Items from a dataset:
Segment Open

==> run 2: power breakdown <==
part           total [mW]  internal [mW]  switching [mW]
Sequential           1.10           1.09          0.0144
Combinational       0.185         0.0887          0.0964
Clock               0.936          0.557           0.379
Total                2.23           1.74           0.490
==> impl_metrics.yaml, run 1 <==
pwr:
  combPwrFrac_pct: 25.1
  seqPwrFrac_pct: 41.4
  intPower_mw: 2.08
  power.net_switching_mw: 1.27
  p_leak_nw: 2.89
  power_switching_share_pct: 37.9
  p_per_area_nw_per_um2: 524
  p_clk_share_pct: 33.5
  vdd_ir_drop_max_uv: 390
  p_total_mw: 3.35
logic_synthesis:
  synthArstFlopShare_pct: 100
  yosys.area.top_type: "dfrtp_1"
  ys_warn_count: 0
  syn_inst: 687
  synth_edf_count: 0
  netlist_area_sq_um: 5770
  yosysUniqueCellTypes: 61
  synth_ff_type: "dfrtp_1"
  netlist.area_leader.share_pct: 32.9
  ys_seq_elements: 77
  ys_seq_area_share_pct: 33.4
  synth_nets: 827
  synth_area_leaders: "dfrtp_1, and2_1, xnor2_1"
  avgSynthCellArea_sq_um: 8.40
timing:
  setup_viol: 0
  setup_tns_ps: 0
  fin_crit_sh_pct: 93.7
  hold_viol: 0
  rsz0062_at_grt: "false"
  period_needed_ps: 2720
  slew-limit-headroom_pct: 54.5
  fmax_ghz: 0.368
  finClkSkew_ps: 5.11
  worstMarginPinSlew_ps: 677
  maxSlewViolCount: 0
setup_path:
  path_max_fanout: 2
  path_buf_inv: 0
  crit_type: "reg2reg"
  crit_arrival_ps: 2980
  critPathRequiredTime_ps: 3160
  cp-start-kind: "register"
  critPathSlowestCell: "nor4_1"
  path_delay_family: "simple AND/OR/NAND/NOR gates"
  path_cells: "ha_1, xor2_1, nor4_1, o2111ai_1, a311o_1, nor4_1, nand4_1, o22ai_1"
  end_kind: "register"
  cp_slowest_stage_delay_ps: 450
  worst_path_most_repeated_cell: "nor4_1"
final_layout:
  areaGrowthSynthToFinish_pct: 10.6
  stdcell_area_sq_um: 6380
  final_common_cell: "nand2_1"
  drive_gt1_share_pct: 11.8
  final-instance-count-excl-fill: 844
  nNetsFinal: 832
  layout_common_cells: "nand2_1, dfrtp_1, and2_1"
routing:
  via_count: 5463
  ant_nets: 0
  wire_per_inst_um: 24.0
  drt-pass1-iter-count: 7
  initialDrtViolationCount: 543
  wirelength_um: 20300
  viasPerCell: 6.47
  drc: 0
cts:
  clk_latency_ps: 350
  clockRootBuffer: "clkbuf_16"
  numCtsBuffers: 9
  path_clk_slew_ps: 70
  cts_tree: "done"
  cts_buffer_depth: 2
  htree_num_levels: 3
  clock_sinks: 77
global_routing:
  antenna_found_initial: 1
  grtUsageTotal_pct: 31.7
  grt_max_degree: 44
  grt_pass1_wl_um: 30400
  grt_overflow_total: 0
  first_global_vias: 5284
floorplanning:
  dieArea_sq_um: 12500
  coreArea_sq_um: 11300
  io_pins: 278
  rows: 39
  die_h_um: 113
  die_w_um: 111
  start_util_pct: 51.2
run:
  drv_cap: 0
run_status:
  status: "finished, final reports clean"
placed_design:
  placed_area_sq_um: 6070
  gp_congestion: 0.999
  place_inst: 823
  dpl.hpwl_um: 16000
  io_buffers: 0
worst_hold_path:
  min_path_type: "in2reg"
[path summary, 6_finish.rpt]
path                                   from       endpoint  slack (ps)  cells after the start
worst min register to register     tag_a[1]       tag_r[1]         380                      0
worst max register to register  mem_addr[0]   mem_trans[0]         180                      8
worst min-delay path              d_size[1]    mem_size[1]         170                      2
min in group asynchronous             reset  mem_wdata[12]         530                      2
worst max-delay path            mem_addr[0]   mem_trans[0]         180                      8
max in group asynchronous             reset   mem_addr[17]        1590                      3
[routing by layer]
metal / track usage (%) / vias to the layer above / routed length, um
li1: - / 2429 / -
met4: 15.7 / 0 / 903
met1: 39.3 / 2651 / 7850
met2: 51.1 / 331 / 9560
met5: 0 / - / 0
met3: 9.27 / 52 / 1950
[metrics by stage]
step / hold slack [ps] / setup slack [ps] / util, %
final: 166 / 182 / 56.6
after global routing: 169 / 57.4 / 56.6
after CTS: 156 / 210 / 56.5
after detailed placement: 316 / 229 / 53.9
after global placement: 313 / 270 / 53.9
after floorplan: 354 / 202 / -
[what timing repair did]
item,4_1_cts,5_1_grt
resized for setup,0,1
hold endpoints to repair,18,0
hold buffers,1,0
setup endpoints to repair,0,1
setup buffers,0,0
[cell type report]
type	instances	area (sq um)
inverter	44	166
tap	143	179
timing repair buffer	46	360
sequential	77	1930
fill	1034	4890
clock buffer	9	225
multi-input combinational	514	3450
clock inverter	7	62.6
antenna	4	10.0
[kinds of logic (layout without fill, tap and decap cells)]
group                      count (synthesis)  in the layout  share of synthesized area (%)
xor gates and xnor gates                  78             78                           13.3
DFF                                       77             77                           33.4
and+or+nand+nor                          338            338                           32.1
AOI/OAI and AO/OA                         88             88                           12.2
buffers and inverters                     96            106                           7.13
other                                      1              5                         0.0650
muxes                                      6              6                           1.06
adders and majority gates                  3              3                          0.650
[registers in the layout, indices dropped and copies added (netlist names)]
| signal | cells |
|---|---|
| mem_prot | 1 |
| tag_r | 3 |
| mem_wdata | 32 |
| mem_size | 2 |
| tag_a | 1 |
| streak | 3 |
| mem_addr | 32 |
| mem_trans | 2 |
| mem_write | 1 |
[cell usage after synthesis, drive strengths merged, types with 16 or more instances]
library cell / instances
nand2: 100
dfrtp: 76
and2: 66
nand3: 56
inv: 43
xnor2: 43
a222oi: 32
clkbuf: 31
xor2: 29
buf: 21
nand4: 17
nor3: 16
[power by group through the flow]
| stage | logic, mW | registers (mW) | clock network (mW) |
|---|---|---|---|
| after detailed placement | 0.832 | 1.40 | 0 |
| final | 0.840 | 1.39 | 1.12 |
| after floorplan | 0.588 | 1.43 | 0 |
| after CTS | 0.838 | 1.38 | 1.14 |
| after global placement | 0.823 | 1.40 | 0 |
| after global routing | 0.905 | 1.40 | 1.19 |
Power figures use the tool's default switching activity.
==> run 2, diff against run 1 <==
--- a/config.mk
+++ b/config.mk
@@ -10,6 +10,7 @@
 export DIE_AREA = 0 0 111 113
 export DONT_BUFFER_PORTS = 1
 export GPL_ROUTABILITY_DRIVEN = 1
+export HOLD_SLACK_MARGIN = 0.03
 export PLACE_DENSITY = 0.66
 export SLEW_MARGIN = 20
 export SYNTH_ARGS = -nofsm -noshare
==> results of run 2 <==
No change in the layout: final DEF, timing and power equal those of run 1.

Segment Closed

**WHAT YOU SHOULD DO:** Which lines of the data include the string "detailed"? Copy each of them.

**WRITTEN RESPONSE:**
after detailed placement: 316 / 229 / 53.9
| after detailed placement | 0.832 | 1.40 | 0 |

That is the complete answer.